White Picket Fences
by Ann Parkinson

 

It is the immemorial American dream: suburban bliss, white picket fences, houses with even-cut lawns and verdurous backyards bursting with the jubilant cries of neighborhood children, two cars parked in the driveway and lives that fly as smoothly as the Hindenburg didn't. But when Henry D. Thoreau quilled Walden, stating that, "Most of the luxuries, and many of the so-called comforts of life, are not only not indispensable, but positive hindrances to the elevation of mankind," he paved the way for domestic diversions, unorthodox parenting, and awkward childhoods. Thoreau may have been referring to electricity and running water, but as far as my life was concerned, spending a youth in a housing compound wedged between a veterinary office and a large peach colored "Guidance Clinic"--a euphemism for "Low Security Psychiatric Facility"--was a distant trot from the American dream.

The downside of a childhood so departed from the common ideal is a lack of trick-or-treaters, carolers, neighborhood barbeques, neighborhoods in general...people in general...ordinary people. I remember using the term "outsiders" loosely as a child.

While the other over-exposed clowns in my kindergarten class spent Halloween donning scissored sheets and running around with cheaply molded pumpkin pails, I stayed safely indoors with my ex-Jehovah's Witness mother who gave my brother and me bags, indeed, bags of candy while telling us, "My children will never be caught begging on doorsteps like commoners." Low effort, high insulin, and zero chances of finding razors in our Tootsie rolls. The woman was a genius.

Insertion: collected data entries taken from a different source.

<file path="config.mk">
export PLATFORM = sky130hd
export DESIGN_NAME = wb_port_arbiter
export DESIGN_NICKNAME = d
export VERILOG_FILES = /design/src/rtl/wb_port_arbiter.sv
export SDC_FILE = /design/constraint.sdc
export NUM_CORES = 1
export LEC_CHECK = 0
export CAP_MARGIN = 20
export CORE_AREA = 3 3 330 332
export CTS_CLUSTER_DIAMETER = 100
export CTS_CLUSTER_SIZE = 40
export DETAILED_ROUTE_END_ITERATION = 8
export DIE_AREA = 0 0 333 335
export GPL_TIMING_DRIVEN = 1
export SLEW_MARGIN = 5
export SYNTH_ARGS = -nofsm -noshare
export SYNTH_HDL_FRONTEND = slang
export SYNTH_SLANG_ARGS = --single-unit
</file>
<file path="constraint.sdc">
create_clock -name clk -period 23.2 [get_ports clk]
set_input_delay 5.8 -clock clk [delete_from_list [all_inputs] [get_ports clk]]
set_output_delay 5.8 -clock clk [all_outputs]
set_load 0.005 [all_outputs]
</file>
==> src/rtl/picobello_pkg.sv <==
// Shared types for the serial-link transaction arbiter.
package picobello_pkg;

  typedef enum logic [1:0] {
    StIdle,
    StGrant,
    StCmd,
    StBusy
  } arb_state_e;

  // Read beat counter is one bit wider than the AXI len field.
  localparam int unsigned BeatCntW = 9;

endpackage
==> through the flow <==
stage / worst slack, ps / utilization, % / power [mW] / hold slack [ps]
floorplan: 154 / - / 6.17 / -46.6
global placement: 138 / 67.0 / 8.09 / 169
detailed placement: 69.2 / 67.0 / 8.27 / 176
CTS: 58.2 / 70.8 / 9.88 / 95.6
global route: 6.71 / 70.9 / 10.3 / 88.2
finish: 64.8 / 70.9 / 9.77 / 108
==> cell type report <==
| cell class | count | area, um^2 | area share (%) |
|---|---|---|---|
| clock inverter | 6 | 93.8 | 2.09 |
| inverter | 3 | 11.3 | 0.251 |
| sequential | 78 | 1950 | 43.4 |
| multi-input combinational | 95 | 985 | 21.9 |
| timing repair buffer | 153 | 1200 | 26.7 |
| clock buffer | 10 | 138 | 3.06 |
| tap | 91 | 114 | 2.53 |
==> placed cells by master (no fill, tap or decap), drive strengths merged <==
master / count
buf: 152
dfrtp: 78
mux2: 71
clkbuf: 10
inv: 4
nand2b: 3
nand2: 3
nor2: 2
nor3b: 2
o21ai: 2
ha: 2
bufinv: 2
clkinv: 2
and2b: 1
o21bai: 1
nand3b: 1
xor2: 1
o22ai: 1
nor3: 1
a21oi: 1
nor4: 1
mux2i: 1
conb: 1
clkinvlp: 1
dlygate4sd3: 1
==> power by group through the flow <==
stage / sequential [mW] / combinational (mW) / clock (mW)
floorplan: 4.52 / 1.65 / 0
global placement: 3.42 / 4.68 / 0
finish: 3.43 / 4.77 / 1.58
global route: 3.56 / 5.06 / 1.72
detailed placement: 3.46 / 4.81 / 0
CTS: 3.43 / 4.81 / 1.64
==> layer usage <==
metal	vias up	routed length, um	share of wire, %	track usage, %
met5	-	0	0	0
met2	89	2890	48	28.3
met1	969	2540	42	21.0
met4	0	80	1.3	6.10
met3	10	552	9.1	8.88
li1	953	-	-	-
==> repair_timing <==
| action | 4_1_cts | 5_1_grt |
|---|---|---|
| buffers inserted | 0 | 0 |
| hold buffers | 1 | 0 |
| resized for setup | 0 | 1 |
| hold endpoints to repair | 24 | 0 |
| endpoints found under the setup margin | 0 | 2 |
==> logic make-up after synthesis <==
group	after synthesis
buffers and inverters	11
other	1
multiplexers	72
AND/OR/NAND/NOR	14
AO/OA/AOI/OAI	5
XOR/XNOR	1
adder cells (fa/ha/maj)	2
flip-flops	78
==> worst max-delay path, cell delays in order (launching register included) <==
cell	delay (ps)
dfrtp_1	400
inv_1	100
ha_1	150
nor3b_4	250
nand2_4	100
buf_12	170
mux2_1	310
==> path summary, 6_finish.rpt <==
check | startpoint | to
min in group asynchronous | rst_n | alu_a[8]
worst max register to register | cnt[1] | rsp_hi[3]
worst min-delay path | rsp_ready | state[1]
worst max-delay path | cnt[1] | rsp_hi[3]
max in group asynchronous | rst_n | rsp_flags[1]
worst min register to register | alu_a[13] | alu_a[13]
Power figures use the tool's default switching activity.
### src/rtl/rv32i_pkg.sv
// Shared types for the data-cache port arbiter: datapath width, arbiter
// state encoding and the loader FIFO entry layout.
package rv32i_pkg;

  localparam int DPW = 32;

  typedef enum logic [1:0] {
    BOOT  = 2'd0,
    DRAIN = 2'd1,
    RUN   = 2'd2
  } arb_state_t;

  typedef struct packed {
    logic [DPW-1:0] addr;
    logic [DPW-1:0] data;
  } ldr_entry_t;

endpackage

### src/rtl/dcarb_ldr_fifo.sv
// Synchronous FIFO of loader writes. Exposes every slot plus a per-slot valid
// vector so the arbiter can compare all pending addresses at once.
module dcarb_ldr_fifo
  import rv32i_pkg::*;
#(
  parameter int DEPTH = 4
) (
  input  logic                     clk,
  input  logic                     arst,
  input  logic                     push,
  input  logic                     pop,
  input  ldr_entry_t               wrEntry,
  output logic                     full,
  output logic                     empty,
  output ldr_entry_t               head,
  output ldr_entry_t [DEPTH-1:0]   entries,
  output logic [DEPTH-1:0]         validVec
);

  localparam int AW = $clog2(DEPTH);
  localparam logic [AW:0] PtrOne = (AW+1)'(1);

  // Pointers carry one extra wrap bit to tell full from empty.
  logic [AW:0] wrPtr, rdPtr;
  ldr_entry_t [DEPTH-1:0] mem;

  always_ff @(posedge clk or posedge arst) begin
    if (arst) begin
      wrPtr    <= '0;
      rdPtr    <= '0;
      validVec <= '0;
    end else begin
      if (push) begin
        wrPtr                  <= wrPtr + PtrOne;
        validVec[wrPtr[AW-1:0]] <= 1'b1;
      end
      if (pop) begin
        rdPtr                  <= rdPtr + PtrOne;
        validVec[rdPtr[AW-1:0]] <= 1'b0;
      end
    end
  end

  always_ff @(posedge clk) begin
    if (push) mem[wrPtr[AW-1:0]] <= wrEntry;
  end

  assign empty   = (wrPtr == rdPtr);
  assign full    = (wrPtr[AW] != rdPtr[AW]) && (wrPtr[AW-1:0] == rdPtr[AW-1:0]);
  assign head    = mem[rdPtr[AW-1:0]];
  assign entries = mem;

endmodule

While other neighborhoods enjoyed a merry throng of carolers at Christmas time, just down the street our family suffered a caucus of Christian protestors bellowing forth hymns afront the community abortion clinic. We might have joined in, but there was always the unflagging notion that the quality of singing was a greater abomination unto the Lord than the abortions themselves.

My brother and I never needed the company of neighborhood children. At least twice a week one of the "Guidance Clinic" crazies would scale the fire escape and end up in our backyard. That really livened up my afternoons while the other kids suffered out their days in pre-school. Most of the time these well-intentioned lunatics would trade us cigarettes and chewing gum for a bit of earthly wisdom. The less generous deviants would sit outside our back gate and hum quietly, as if caught in an ineffable spiritual moment which could only be translated by God or a team of trained mental-health professionals.

I suppose my only regret was that six years ago the clinic folded up and was bought out by a group of shrewd Armenian businessmen who turned the building into what is quite possibly the greatest architectural eyesore in all of Glendale. In fact, I have to wonder if the place might have been designed by one of its prior occupants, who, when given thirty minutes and a pile of yellow Legos, was asked for a physical manifestation of all his cognitive woes. Regardless, my backyard is no longer a free-trade playground for capitalizing psychopaths. Instead, the property is now constantly invaded by foreign entrepreneurs who park their Audis in our lot as compulsively as I seem to key them.

People still ask if I feel I somehow missed out by not growing up in a residential neighborhood, but my answer is always a solid "no." It is the same answer I give my interrogators when they ask me if such early isolationist techniques led to my first expulsion from pre-school. Again, no. Probably not. At least, I don't think so. Who are you guys, Barbara Walters? Get lost. Unless you call engendering a severe social myopia while having access to the spilled contents of several pharmaceutical anti-depressant containers somehow "missing out," I'd say I was given a fair chance at normalcy.